Adipokines as inflammatory mediators

K Vuolteenaho1, A Koskinen1, T Moilanen0,2, E Moilanen1. 1The Immunopharmacology Research Group, University of Tampere School of Medicine and Tampere University Hospital, Tampere, Finland, 2Coxa Hospital for Joint Replacement, Tampere, Finland

Adipose tissue, especially visceral adipose tissue, is an active endocrine organ that has multiple effects in the whole organ system. Adipocytes, the cells in the adipose tissue, secrete adipokines in addition to classical mediators of inflammation such as tumour necrosis factor (TNF)-α and interleukin (IL)-6. Adipokines (e.g. adiponectin and leptin) were first discovered to be produced by adipose tissue and to regulate energy metabolism and appetite. According to recent findings, leptin and other adipokines are produced by many tissues and cells in addition to adipocytes (also including joint tissues), and they are involved in the regulation of inflammation and arthritis. We have investigated the associations and effects of adiponectin and leptin on inflammation and cartilage destruction in osteoarthritic (OA) patients.

In arthritis, degradation of cartilage is mediated by matrix metalloproteinases (MMPs) and interleukin-6 (IL-6) contributes to joint inflammation. We have shown, that both leptin and adiponectin enhance production of MMPs and IL-6 in OA cartilage. Leptin-induced MMP-1, MMP-3 and IL-6 production was dependent on activation of JNK pathway. In addition, p38 was involved in the leptin-induced MMP-1 synthesis. The effect of adiponectin on IL-6 production was mediated through MAP kinases Erk1/2, p38 and JNK, while p38 pathway was involved in the adiponectin-induced effect on MMP-1 and MMP-3 production.
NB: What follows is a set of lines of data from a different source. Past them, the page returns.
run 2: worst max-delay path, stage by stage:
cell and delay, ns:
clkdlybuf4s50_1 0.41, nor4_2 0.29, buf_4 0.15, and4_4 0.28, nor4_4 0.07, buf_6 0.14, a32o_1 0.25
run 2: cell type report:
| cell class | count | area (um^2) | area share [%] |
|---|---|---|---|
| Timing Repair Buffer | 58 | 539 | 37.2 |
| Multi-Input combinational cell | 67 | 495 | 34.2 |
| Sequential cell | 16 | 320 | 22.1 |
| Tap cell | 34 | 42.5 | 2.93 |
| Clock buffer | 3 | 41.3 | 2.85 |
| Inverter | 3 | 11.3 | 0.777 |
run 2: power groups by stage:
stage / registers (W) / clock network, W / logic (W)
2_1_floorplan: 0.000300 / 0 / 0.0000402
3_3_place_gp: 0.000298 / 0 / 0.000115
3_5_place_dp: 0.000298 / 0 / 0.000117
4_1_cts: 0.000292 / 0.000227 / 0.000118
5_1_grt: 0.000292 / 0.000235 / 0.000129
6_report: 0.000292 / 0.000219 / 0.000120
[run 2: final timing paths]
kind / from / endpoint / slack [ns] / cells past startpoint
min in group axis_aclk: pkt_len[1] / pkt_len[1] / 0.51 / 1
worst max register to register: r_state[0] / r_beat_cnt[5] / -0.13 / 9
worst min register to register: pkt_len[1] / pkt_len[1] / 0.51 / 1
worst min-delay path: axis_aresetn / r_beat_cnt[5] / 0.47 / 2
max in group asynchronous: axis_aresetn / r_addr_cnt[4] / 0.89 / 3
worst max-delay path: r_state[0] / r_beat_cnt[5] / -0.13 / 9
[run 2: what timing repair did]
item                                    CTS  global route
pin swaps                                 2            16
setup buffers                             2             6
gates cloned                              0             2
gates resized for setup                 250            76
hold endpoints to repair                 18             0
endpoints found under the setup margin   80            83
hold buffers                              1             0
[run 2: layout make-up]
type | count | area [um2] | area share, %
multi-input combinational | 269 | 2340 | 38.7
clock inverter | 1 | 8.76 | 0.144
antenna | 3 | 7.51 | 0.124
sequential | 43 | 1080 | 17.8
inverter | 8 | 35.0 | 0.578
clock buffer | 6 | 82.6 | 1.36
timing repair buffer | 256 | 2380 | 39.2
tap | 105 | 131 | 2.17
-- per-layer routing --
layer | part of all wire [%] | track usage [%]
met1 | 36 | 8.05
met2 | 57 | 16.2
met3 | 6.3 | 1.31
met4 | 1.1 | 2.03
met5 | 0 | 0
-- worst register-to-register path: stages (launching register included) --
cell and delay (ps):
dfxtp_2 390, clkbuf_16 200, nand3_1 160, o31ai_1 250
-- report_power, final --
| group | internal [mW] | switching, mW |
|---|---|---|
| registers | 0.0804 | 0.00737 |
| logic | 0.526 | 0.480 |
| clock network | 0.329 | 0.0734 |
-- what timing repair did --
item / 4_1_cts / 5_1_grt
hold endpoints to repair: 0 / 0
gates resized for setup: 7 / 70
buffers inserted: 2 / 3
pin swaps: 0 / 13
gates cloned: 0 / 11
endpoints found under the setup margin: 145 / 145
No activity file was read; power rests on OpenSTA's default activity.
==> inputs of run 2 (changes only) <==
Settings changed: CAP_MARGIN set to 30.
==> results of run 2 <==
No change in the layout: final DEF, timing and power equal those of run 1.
These in vitro results were also supported by our in vivo findings. In the synovial fluid from OA patients, leptin correlated positively with MMP-1 (r=0.41, p<0.001) and MMP-3 (r=0.51, p<0.001) as well as with IL-6 (r=0.33, p=0.002). There was also an association between adiponectin and IL-6 (r=0.39, p<0.001), MMP-1 (r=0.31, p=0.004) and MMP-3 (r=0.27, p=0.011). Furthermore, we have shown that increased plasma adiponectin levels are associated with the radiographic severity of OA, and that the adiponectin concentration correlates positively with the levels of the widely used biomarkers of OA, i.e. COMP and MMP-3.

In OA patients, leptin levels have been reported to be higher in synovial fluid than in serum, and we have showed that synovial fluid leptin concentrations correlate with BMI. In obesity, leptin resistance in the hypothalamus prevents the expected responses to adequately high leptin produced by adipose tissue, i.e. increased energy expenditure, and reduced food intake and body weight due to increased expression of suppressor of cytokine signaling – 3 (SOCS-3). We have shown involvement of SOCS-3 in leptin signalling in chondrocytes by siRNA experiments. More interestingly, we have shown lower SOCS-3 expression in cartilage from obese patients. These results suggest that leptin is a possible factor linking obesity and OA.

In conclusion, these findings support the idea of leptin and adiponectin as catabolic and proinflammatory factors in the pathogenesis of OA, and may serve as targets for disease-modifying drug development.